Parsing Configuration Files
Friday, July 16, 2010
The other day I needed a parser for INI-style configuration files. When I couldn’t find a convenient Factor vocabulary to do this, I decided to write one.
A basic configuration file could look like this:
[owner]
name=John Doe
e-mail=john.doe@example.com
[database]
host=127.0.0.1 # change to production when ready
port=1234
username=test
password="a really long string"
These configurations are essentially groups of name/value pairs, and can be naturally expressed as an assoc. We will be implementing a simple API for reading and writing:
: read-ini ( -- assoc )
: write-ini ( assoc -- )
: string>ini ( str -- assoc )
: ini>string ( assoc -- str )
This implementation uses these vocabularies:
USING: arrays assocs combinators formatting hashtables io
io.streams.string kernel make math sequences strings
strings.parser ;
Some utility words are used to trim spaces from tokens, extract strings from section names (e.g., “[database]”), and remove comments from lines:
: unspace ( str -- str' )
[ " \t\n\r" member? ] trim ;
: unwrap ( str -- str' )
1 swap [ length 1 - ] keep subseq ;
: uncomment ( str -- str' )
CHAR: # over index [ head ] when* ;
There are a variety of parsing strategies we could use here. To keep things simple, we will be parsing the configuration file line-by-line. Also, we will make the assumption that each line contains either a “[section]” or a “name=value” (but not both).

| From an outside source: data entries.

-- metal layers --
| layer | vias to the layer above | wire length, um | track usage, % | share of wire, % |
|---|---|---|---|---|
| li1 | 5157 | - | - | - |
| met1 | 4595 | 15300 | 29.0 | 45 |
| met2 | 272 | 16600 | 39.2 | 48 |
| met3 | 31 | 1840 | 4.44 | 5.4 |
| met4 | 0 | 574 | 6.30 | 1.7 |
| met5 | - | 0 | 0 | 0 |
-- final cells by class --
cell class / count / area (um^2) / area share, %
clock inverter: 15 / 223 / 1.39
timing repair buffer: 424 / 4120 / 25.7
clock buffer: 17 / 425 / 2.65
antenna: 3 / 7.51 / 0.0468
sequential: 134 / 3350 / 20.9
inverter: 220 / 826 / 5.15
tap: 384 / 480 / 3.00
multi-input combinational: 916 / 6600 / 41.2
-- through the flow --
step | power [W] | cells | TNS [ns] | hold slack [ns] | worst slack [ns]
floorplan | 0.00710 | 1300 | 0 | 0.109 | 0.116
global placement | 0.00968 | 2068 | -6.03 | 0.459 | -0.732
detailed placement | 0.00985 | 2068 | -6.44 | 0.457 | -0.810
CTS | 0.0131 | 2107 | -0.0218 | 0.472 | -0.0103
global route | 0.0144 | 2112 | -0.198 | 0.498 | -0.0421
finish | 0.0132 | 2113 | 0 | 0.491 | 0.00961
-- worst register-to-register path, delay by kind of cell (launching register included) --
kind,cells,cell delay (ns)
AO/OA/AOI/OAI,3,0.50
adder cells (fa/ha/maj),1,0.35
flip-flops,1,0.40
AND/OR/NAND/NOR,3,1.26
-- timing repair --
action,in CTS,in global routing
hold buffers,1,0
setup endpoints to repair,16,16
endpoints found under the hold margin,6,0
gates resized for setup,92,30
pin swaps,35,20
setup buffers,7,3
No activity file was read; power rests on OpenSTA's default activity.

We know a line is a section if it starts with ‘[’ and ends with ‘]’:
: section? ( line -- ? )
[ first CHAR: [ = ] [ last CHAR: ] = ] bi and ;
The current section is parsed and stored as a two-element array containing the name of the section and a vector of name/value pairs:
: [section] ( line -- section )
unwrap unspace V{ } clone 2array ;
Each name/value is parsed and added to the vector of name/value pairs in the current section:
: name=value ( section line -- section' )

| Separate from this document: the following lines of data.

`src/rtl/ti_share_pipe_reg_pkg.sv`:
```
`default_nettype none
// ============================================================================
// Module   : ti_pkg
// Purpose  : Shared constants, types and the share-refresh function used by
//            the threshold-implemented (TI) S-box pipeline.
// Ports    : none (package)
// Revision : 1.0 - initial release
// ============================================================================
package ti_pkg;

    localparam int NSHARE = 3;                  // Boolean shares
    localparam int WIDTH  = 4;                  // bits per share
    localparam int SHW    = NSHARE * WIDTH;     // full shared word
    localparam int RNDW   = (NSHARE - 1) * WIDTH; // fresh mask bits per word

    typedef logic [SHW-1:0]  share_word_t;
    typedef logic [RNDW-1:0] rnd_word_t;

    // Remask a shared word: share i (i < NSHARE-1) takes mask r_i, the last
    // share takes the XOR of all masks, so the XOR of all shares is preserved.
    // Only masks are ever accumulated, never the shares themselves.
    function automatic share_word_t share_refresh(input share_word_t w,
                                                  input rnd_word_t   r);
        share_word_t      res;
        logic [WIDTH-1:0] acc;
        res = w;
        acc = '0;
        for (int i = 0; i < NSHARE - 1; i++) begin
            res[WIDTH*i +: WIDTH] = w[WIDTH*i +: WIDTH] ^ r[WIDTH*i +: WIDTH];
            acc                   = acc ^ r[WIDTH*i +: WIDTH];
        end
        res[WIDTH*(NSHARE-1) +: WIDTH] = w[WIDTH*(NSHARE-1) +: WIDTH] ^ acc;
        return res;
    endfunction

endpackage
`default_nettype wire

```
`src/rtl/ti_share_pipe_reg_if.sv`:
```
`default_nettype none
// ============================================================================
// Module   : ti_share_pipe_reg_if
// Purpose  : Handshake bundle of the TI share pipeline register.
//            master = surrounding logic (stage-1, RNG, stage-2 side)
//            slave  = the pipeline register itself
// Signals  : in_valid/in_ready/in_shares  - stage-1 word handshake
//            rnd/rnd_valid/rnd_ready      - fresh randomness handshake
//            out_valid/out_ready/out_shares - stage-2 word handshake
//            xfer_cnt                     - accepted word counter
// Revision : 1.0 - initial release
// ============================================================================
interface ti_share_pipe_reg_if;
    import ti_pkg::*;

    logic        in_valid;
    logic        in_ready;
    share_word_t in_shares;
    rnd_word_t   rnd;
    logic        rnd_valid;
    logic        rnd_ready;
    logic        out_valid;
    logic        out_ready;
    share_word_t out_shares;
    logic [15:0] xfer_cnt;

    modport master (
        output in_valid, in_shares, rnd, rnd_valid, out_ready,
        input  in_ready, rnd_ready, out_valid, out_shares, xfer_cnt
    );

    modport slave (
        input  in_valid, in_shares, rnd, rnd_valid, out_ready,
        output in_ready, rnd_ready, out_valid, out_shares, xfer_cnt
    );

endinterface
`default_nettype wire

```
`src/rtl/ti_share_pipe_reg_fifo.sv`:
```
`default_nettype none
// ============================================================================
// Module   : ti_share_fifo
// Purpose  : DEPTH-entry shift FIFO of shared words. Entry 0 is the head and
//            drives the output register directly. Vacated entries are
//            zeroised on the popping edge, so an empty FIFO presents zero.
// Ports    : clk, rst            - clock, synchronous active-high reset
//            wr_en_i, wr_data_i  - write strobe / word (ignored when full)
//            full_o              - no free entry
//            rd_ready_i          - consumer takes head this cycle
//            rd_valid_o, rd_data_o - head valid / head word (registered)
// Revision : 1.0 - initial release
// ============================================================================
module ti_share_fifo
    import ti_pkg::*;
#(
    parameter int DEPTH = 2
) (
    input  logic        clk,
    input  logic        rst,
    input  logic        wr_en_i,
    input  share_word_t wr_data_i,
    output logic        full_o,
    input  logic        rd_ready_i,
    output logic        rd_valid_o,
    output share_word_t rd_data_o
);

    localparam int CW = $clog2(DEPTH + 1);

    share_word_t   mem_q [DEPTH];
    share_word_t   mem_d [DEPTH];
    logic [CW-1:0] count_q;
    logic [CW-1:0] count_d;
    logic [CW-1:0] w_wr_idx;
    logic          w_pop;
    logic          w_push;

    assign rd_valid_o = (count_q != '0);
    assign rd_data_o  = mem_q[0];
    assign full_o     = (count_q == CW'(DEPTH));
    assign w_pop      = rd_valid_o & rd_ready_i;
    assign w_push     = wr_en_i & ~full_o;

    always_comb begin
        mem_d    = mem_q;
        count_d  = count_q;
        w_wr_idx = count_q;
        if (w_pop) begin
            // Whole queue moves one slot toward the head; the tail slot it
            // leaves behind is cleared so no stale share survives.
            for (int i = 0; i < DEPTH - 1; i++) begin
                mem_d[i] = mem_q[i+1];
            end
            mem_d[DEPTH-1] = '0;
            w_wr_idx       = count_q - CW'(1);
        end
        if (w_push) begin
            for (int i = 0; i < DEPTH; i++) begin
                if (CW'(i) == w_wr_idx) begin
                    mem_d[i] = wr_data_i;
                end
            end
        end
        count_d = count_q + CW'(w_push) - CW'(w_pop);
    end

    always_ff @(posedge clk) begin
        if (rst) begin
            count_q <= '0;
            mem_q   <= '{default: '0};
        end else begin
            count_q <= count_d;
            mem_q   <= mem_d;
        end
    end

endmodule
`default_nettype wire

```
`src/rtl/ti_share_pipe_reg.sv`:
```
`default_nettype none
// ============================================================================
// Module   : ti_share_pipe_reg
// Purpose  : Registered glitch barrier between the two TI S-box stages.
//            Accepts 3-share words from stage 1, optionally remasks them with
//            fresh randomness, buffers up to DEPTH words and hands them to
//            stage 2 over valid/ready.
// Ports    : clk  - clock, rising edge
//            rst  - synchronous reset, active-high
//            bus  - ti_share_pipe_reg_if.slave (in/rnd/out handshakes,
//                   xfer_cnt accepted-word counter)
// Params   : DEPTH   - buffered words (1 or 2)
//            REFRESH - 1: remask each accepted word with rnd, 0: pass-through
// Revision : 1.0 - initial release
// ============================================================================
module ti_share_pipe_reg
    import ti_pkg::*;
#(
    parameter int DEPTH   = 2,
    parameter int REFRESH = 1
) (
    input  logic                clk,
    input  logic                rst,
    ti_share_pipe_reg_if.slave  bus
);

    logic        w_full;
    logic        w_rnd_ok;
    logic        w_push;
    share_word_t w_wr_word;
    logic [15:0] xfer_cnt_q;
    logic [15:0] xfer_cnt_d;

    // Acceptance depends only on registered occupancy and rnd_valid; the
    // downstream ready is deliberately kept out of this path.
    assign w_rnd_ok      = (REFRESH == 0) ? 1'b1 : bus.rnd_valid;
    assign bus.in_ready  = ~rst & ~w_full & w_rnd_ok;
    assign w_push        = bus.in_valid & bus.in_ready;
    assign bus.rnd_ready = (REFRESH != 0) ? w_push : 1'b0;

    generate
        if (REFRESH != 0) begin : g_refresh
            assign w_wr_word = share_refresh(bus.in_shares, bus.rnd);
        end else begin : g_pass
            assign w_wr_word = bus.in_shares;
        end
    endgenerate

    ti_share_fifo #(
        .DEPTH (DEPTH)
    ) u_fifo (
        .clk        (clk),
        .rst        (rst),
        .wr_en_i    (w_push),
        .wr_data_i  (w_wr_word),
        .full_o     (w_full),
        .rd_ready_i (bus.out_ready),
        .rd_valid_o (bus.out_valid),
        .rd_data_o  (bus.out_shares)
    );

    assign xfer_cnt_d   = w_push ? xfer_cnt_q + 16'd1 : xfer_cnt_q;
    assign bus.xfer_cnt = xfer_cnt_q;

    always_ff @(posedge clk) begin
        if (rst) begin
            xfer_cnt_q <= '0;
        end else begin
            xfer_cnt_q <= xfer_cnt_d;
        end
    end

endmodule
`default_nettype wire

```
`src/flat_wrapper.sv`:
```
// flat-port wrapper written by rule: the top's interface ports become plain ports
module ti_share_pipe_reg_flat import ti_pkg::*;
#(
    parameter int DEPTH   = 2,
    parameter int REFRESH = 1
)
  (clk, rst, bus_in_valid, bus_in_shares, bus_rnd, bus_rnd_valid, bus_out_ready, bus_in_ready, bus_rnd_ready, bus_out_valid, bus_out_shares, bus_xfer_cnt);
  ti_share_pipe_reg_if bus_i ();
  input  logic clk;
  input  logic rst;
  input wire logic [$bits(bus_i.in_valid)-1:0] bus_in_valid;
  input wire logic [$bits(bus_i.in_shares)-1:0] bus_in_shares;
  input wire logic [$bits(bus_i.rnd)-1:0] bus_rnd;
  input wire logic [$bits(bus_i.rnd_valid)-1:0] bus_rnd_valid;
  input wire logic [$bits(bus_i.out_ready)-1:0] bus_out_ready;
  output wire logic [$bits(bus_i.in_ready)-1:0] bus_in_ready;
  output wire logic [$bits(bus_i.rnd_ready)-1:0] bus_rnd_ready;
  output wire logic [$bits(bus_i.out_valid)-1:0] bus_out_valid;
  output wire logic [$bits(bus_i.out_shares)-1:0] bus_out_shares;
  output wire logic [$bits(bus_i.xfer_cnt)-1:0] bus_xfer_cnt;
  assign bus_i.in_valid = bus_in_valid;
  assign bus_i.in_shares = bus_in_shares;
  assign bus_i.rnd = bus_rnd;
  assign bus_i.rnd_valid = bus_rnd_valid;
  assign bus_i.out_ready = bus_out_ready;
  assign bus_in_ready = bus_i.in_ready;
  assign bus_rnd_ready = bus_i.rnd_ready;
  assign bus_out_valid = bus_i.out_valid;
  assign bus_out_shares = bus_i.out_shares;
  assign bus_xfer_cnt = bus_i.xfer_cnt;
  ti_share_pipe_reg #(.DEPTH(DEPTH), .REFRESH(REFRESH)) u_core (.clk(clk), .rst(rst), .bus(bus_i));
endmodule
```
`config.mk`:
```
export PLATFORM = sky130hd
export DESIGN_NAME = ti_share_pipe_reg_flat
export DESIGN_NICKNAME = d
export VERILOG_FILES = /design/src/rtl/ti_share_pipe_reg_pkg.sv /design/src/rtl/ti_share_pipe_reg_if.sv /design/src/rtl/ti_share_pipe_reg_fifo.sv /design/src/rtl/ti_share_pipe_reg.sv /design/src/flat_wrapper.sv
export SDC_FILE = /design/constraint.sdc
export NUM_CORES = 1
export LEC_CHECK = 0
export CAP_MARGIN = 20
export CORE_UTILIZATION = 44
export DETAILED_ROUTE_END_ITERATION = 12
export PLACE_DENSITY = 0.72
export SLEW_MARGIN = 20
export SYNTH_ARGS = -nofsm -noshare
export SYNTH_HDL_FRONTEND = slang
export SYNTH_SLANG_ARGS = --single-unit
```
`constraint.sdc`:
```
create_clock -name clk -period 2.2 [get_ports clk]
set_clock_uncertainty 0.1 [all_clocks]
set_input_delay 0.44 -clock clk [delete_from_list [all_inputs] [get_ports clk]]
set_output_delay 0.44 -clock clk [all_outputs]
set_load 0.02 [all_outputs]
```
* Word level (Yosys, flattened, before mapping)
Cells that the tools add are included.
** Operators by class
- Add/sub/neg operators :: 4
- Eq/ne operators :: 2
- Muxes and demuxes :: 5
- Bitwise operators :: 11
- Reduce and logical (&&, ||, !) cells :: 2
** Operators by type and width (count)
- $mux W24 :: 2
- $mux W12 :: 2
- $add A16 B1 Y16 const B :: 1
- $xor A4 B4 Y4 :: 4
- $and A1 B1 Y1 :: 5
- $add A2 B1 Y2 :: 1
- $eq A1 B2 Y1 const A :: 1
- $eq A2 B2 Y1 const B :: 1
- $logic_not A2 Y1 :: 1
- $mux W2 :: 1
- $not A1 Y1 :: 2
- $reduce_bool A2 Y1 :: 1
- $sub A2 B1 Y2 :: 1
- $sub A2 B1 Y2 const B :: 1
** Storage, ports and cells
- Flip-flop bits (word level) :: 42
- Input port bits :: 25
- Output and inout port bits :: 31
- Word-level logic and storage cells :: 28

* Longest topological paths before layout
Gate-level depths: netlist (run 1).
- Word-level depth :: 8
- Mapped depth :: 10
- Depth with buffers taken out :: 8

* Cells and area by module
From an unflattened synthesis (run 1), not the netlist that was laid out.
** Unflattened totals
- Cells, all modules :: 229
- Area, all modules :: 2239.6 sq um
** Modules (own cells, without submodules)
- ti_share_fifo :: instances 1, cells each 130, area each 1351.3 sq um, sequential area each 520.5 sq um
- ti_share_pipe_reg :: instances 1, cells each 99, area each 888.4 sq um, sequential area each 320.3 sq um

* Worst setup path before layout (run 1)
No wires, ideal clock.
- Path kind :: flip-flop to flip-flop
- From :: register u_core.u_fifo.count_q[0]
- To :: register u_core.u_fifo.count_q[0]
- Library setup time :: 0.114 ns
- Data arrival time :: 1.973 ns
- Data required time :: 1.986 ns
- Slack :: 0.013 ns
- Cell stages (with the launch flop) :: 10
- Buffers on the path :: 2
- Clock period less this slack :: 2.187 ns
- Path through :: dfxtp_1 inv_1 ha_1 nor2b_1 clkbuf_1 buf_2 ha_1 inv_1 ha_1 nor2b_1
** Between the ends
- Cells in the longest elaborated chain, start to end :: 8
- Elaborated cells between the ends (all ways) :: 10
- Those cells by class :: 2 x add/sub; 1 x eq/ne; 6 x bitwise; 1 x reduce/logical
** RTL lines
- start, declared :: RTL line ti_share_pipe_reg_fifo.sv:33 : logic [CW-1:0] count_q;
- start signal, assigned :: RTL line ti_share_pipe_reg_fifo.sv:73 : count_q <= count_d;
- $eq A2 B2 Y1 :: RTL line ti_share_pipe_reg_fifo.sv:41 : assign full_o = (count_q == CW'(DEPTH));
- $not A1 Y1 :: RTL line ti_share_pipe_reg_fifo.sv:43, ti_share_pipe_reg.sv:37
- $and A1 B1 Y1 (2 in series) :: RTL line ti_share_pipe_reg.sv:37 : assign bus.in_ready = ~rst & ~w_full & w_rnd_ok;
- $and A1 B1 Y1 :: RTL line ti_share_pipe_reg.sv:38 : assign w_push = bus.in_valid & bus.in_ready;
- $and A1 B1 Y1 :: RTL line ti_share_pipe_reg_fifo.sv:43 : assign w_push = wr_en_i & ~full_o;
- $add A2 B1 Y2 :: RTL line ti_share_pipe_reg_fifo.sv:65 : count_d = count_q + CW'(w_push) - CW'(w_pop);
- $sub A2 B1 Y2 * :: RTL line ti_share_pipe_reg_fifo.sv:65
- net u_core.u_fifo.count_d[0] :: RTL line ti_share_pipe_reg_fifo.sv:34 : logic [CW-1:0] count_d;
Mark *: on every way through the listed nets, which the timed path passes. The rest lies on a longest branch.
A chain may end at the register's enable or synchronous reset.

* Worst setup path in the final report (run 1)
- From :: input port rst
- To :: output port bus_rnd_ready
** Between the ends
- Cells in the longest elaborated chain, start to end :: 4
** RTL lines
- start, declared :: RTL line flat_wrapper.sv:10 : input logic rst;
- $not A1 Y1 :: RTL line ti_share_pipe_reg.sv:37
- $and A1 B1 Y1 (2 in series) :: RTL line ti_share_pipe_reg.sv:37
- $and A1 B1 Y1 :: RTL line ti_share_pipe_reg.sv:38
- end, declared :: RTL line flat_wrapper.sv:17 : output wire logic [$bits(bus_i.rnd_ready)-1:0] bus_rnd_ready;
Every way passes these cells.

==> results of run 1 <==
==> cell families after synthesis <==
logic type | after synthesis | share of synthesized area (%)
DFF | 42 | 39.3
adders and majority gates | 5 | 2.93
AOI/OAI and AO/OA | 49 | 16.7
xor gates and xnor gates | 28 | 11.5
buffers and inverters | 36 | 8.95
and+or+nand+nor | 63 | 15.0
muxes | 12 | 5.62
==> cells in the mapped netlist (all sizes together) <==
cell,count,area (um2)
nor2,23,86.3
and2,1,6.26
buf,17,120
nor4,2,12.5
nor2b,2,12.5
clkbuf,13,48.8
o31ai,2,15.0
nand4bb,2,22.5
nor3,5,25.0
xnor2,15,131
nand4,3,18.8
or2,1,6.26
or3,4,25.0
ha,5,62.6
nand4b,1,8.76
a21oi,6,30.0
dfxtp,42,841
inv,6,22.5
xor2,13,114
nand3,6,30.0
o21a,1,7.51
o31a,1,8.76
nand2,9,33.8
o311a,11,110
and4,2,17.5
mux2i,12,120
a32oi,12,105
o21ai,15,75.1
nor3b,1,7.51
a31oi,1,6.26
or4,1,7.51
==> state kept, by name (all words and copies together) (netlist names) <==
name / flops
u_core.u_fifo.rd_data_o: 12
u_core.bus.xfer_cnt: 16
u_core.u_fifo.mem_q: 12
u_core.u_fifo.count_q: 2
==> per-layer routing <==
metal	up-vias	global-route usage, %	share of wire, %
met2	49	32.0	46
met1	848	24.9	48
met3	7	3.66	4.9
met4	0	7.84	1.9
met5	-	0	0
li1	923	-	-
==> where the power goes <==
| group | internal (W) | switching (W) | total (W) |
|---|---|---|---|
| Sequential | 0.000809 | 0.0000267 | 0.000836 |
| Clock | 0.000252 | 0.000269 | 0.000522 |
| Combinational | 0.000336 | 0.000376 | 0.000712 |
==> worst max-delay path: stages <==
cell             delay, ns
clkdlybuf4s50_1       0.45
nand4bb_4             0.24
inv_1                 0.10
clkdlybuf4s15_1       0.31
==> final timing paths <==
check,from,endpoint
worst max-delay path,rst,bus_rnd_ready
worst min-delay path,u_core.u_fifo.mem_q[0]$_SDFF_PP0_,u_core.u_fifo.mem_q[0]$_SDFF_PP0_
worst max register to register,u_core.u_fifo.count_q[0]$_SDFF_PP0_,u_core.bus.xfer_cnt[15]$_SDFFE_PP0P_
worst min register to register,u_core.u_fifo.mem_q[0]$_SDFF_PP0_,u_core.u_fifo.mem_q[0]$_SDFF_PP0_
==> cell type report <==
| class | count | area (um2) | area share (%) |
|---|---|---|---|
| clock buffers | 6 | 82.6 | 2.93 |
| clock inverters | 2 | 12.5 | 0.445 |
| inverters | 6 | 22.5 | 0.800 |
| multi-input cells | 157 | 1120 | 40.0 |
| flip-flops and latches | 42 | 841 | 29.9 |
| well taps | 52 | 65.1 | 2.31 |
| repair buffers | 69 | 666 | 23.7 |
==> what timing repair did <==
action	in CTS	in global routing
setup endpoints to repair	3	3
pin swaps	0	0
hold buffers	0	0
endpoints found under the hold margin	0	0
resized for setup	3	3
==> through the flow <==
stage | TNS (ns) | util [%]
after floorplan | 0 | -
after global placement | -1.66 | 60.0
after detailed placement | -2.46 | 60.0
after CTS | 0 | 62.0
after global routing | 0 | 62.5
final | 0 | 62.5
==> metrics, run 1 <==
CTS tree yes; Max VDD drop 478 uV; clk root buf clkbuf_8; Routed WL 4670 um; Syn Area/Cell 9.10 um2; Final Setup Violations 0; Die Y 71.7 um; Final Max Slew Viols 0; power per standard cell area 736 nW/um2; gr ovfl total 0; Worst-Margin Slew 0.377 ns; Iteration-0 DRC Markers 95; largest net degree at the start of global routing 25; clk sinks 42; final-layout fill cell count 388; commonest non-fill, non-tap cells in the layout clkdlybuf4s50_1, dfxtp_1, nor2_1; Port-buffer cells 55; Tot Pwr 0.00207 W; Avg Vias per Cell 5.47; initial core utilization 47.5%; FMAX 0.479 GHz; Ant. Diodes 0; RSZ-0062 raised after global routing false; Setup WS pre-CTS -0.236 ns; Min-Delay Path Class flip-flop to flip-flop; Hold Fails Final Rpt 0; nets@finish 311; Total GRT Usage 19.3%; Finished Layout Cells 334; DR WL/cell 14.0 um; Bufs on Longest Clock Path 2; R2R setup slack 0.15 ns; clk_lat worst skew 0.30 ns; run status finished clean; Arr. time, crit path 1.55 ns; Worst Setup Start Kind input port; First-pass DRT Iterations 4; clk slew on worst S/H paths 0.07 ns; number of global-route vias before repair 1793; number of antenna violations at the first check in global routing 0; share of post-route cells with drive strength above 1 8.51%; DR DRC count 0; synth warn 0; Data required, critical path 1.66 ns; CTS buffer count 5; R2R cell count 7; syn_nets 265; Post-Layout Inst Area 2810 um2; I/O pin count 56; total setup buffers inserted after CTS 0; Placed Cells 326; CP max FO 4; area post-placement 2700 um2; Hold Slack 0.393 ns; Max Cap Violations 0; ANT nets after route 0; Cell variety after synth 34; mapped cell area 2140 um2; DIE AREA 5140 um2; Max H-tree Level 2; Final min period 2.09 ns; Core Region 4500 um2; critical path type input port to output port; register area share after synthesis 39.3%; Crit. End Element output port; setup ws final 0.114 ns; via count 1827; Die W 71.7 um; #FFs+latches synth 42; P_leak 0.997 nW; hold path cells 2; routability cong. 0.818; HPWL after DPL 3350 um; Post-Synthesis Cells 235; first-pass GRT wire length 7910 um; synthesis-to-finish area growth 31.6%; commonest non-fill, non-tap cell in the layout clkdlybuf4s50_1; Worst slew margin 74.8%; row count 24; Final period util 94.8%
(Power assumes the default switching activity.)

CHAR: = over index cut rest [ unspace ] bi@
2array over second push ;
We will be using the
make
words. When we encounter a new section, or the end of the file, we will
append the current section to the sequence of sections being built by
make
:
: section, ( section/f -- )
[ first2 >hashtable 2array , ] when* ;
: parse-line ( section line -- section' )
uncomment unspace [
dup section?
[ swap section, [section] ] [ name=value ] if
] unless-empty ;
: read-ini ( -- assoc )
[
f [ parse-line ] each-line section,
] { } make >hashtable ;
Implementing write-ini
is pretty easy. It’s just a matter of iterating
over all values in the specified assoc
, and printing them out with
some minor structure:
: write-ini ( assoc -- )
[
[ "[%s]\n" printf ] dip
[ "%s=%s\n" printf ] assoc-each
nl
] assoc-each ;
The string>ini
and ini>string
words are easy too. Both the
read-ini
and write-ini
words operate on input and output streams
,
so we can use string
streams:
: string>ini ( str -- assoc )
[ read-ini ] with-string-reader ;
: ini>string ( assoc -- str )
[ write-ini ] with-string-writer ;
This was a really simple implementation. In addition to the basics, I wanted to be able to support:
- Embedded escape characters (e.g., “\t”, “\n”, etc.).
- Line continuations (e.g., multi-line values).
- Java .properties files.
- Liberal parsing of minor formatting errors.
- Support both ‘#’ and ‘;’ comment characters.
- Quoted strings (e.g., name=“value”).
You can find all that and more (along with tests and some documentation) on my GitHub. I hope to contribute it to the main repository soon.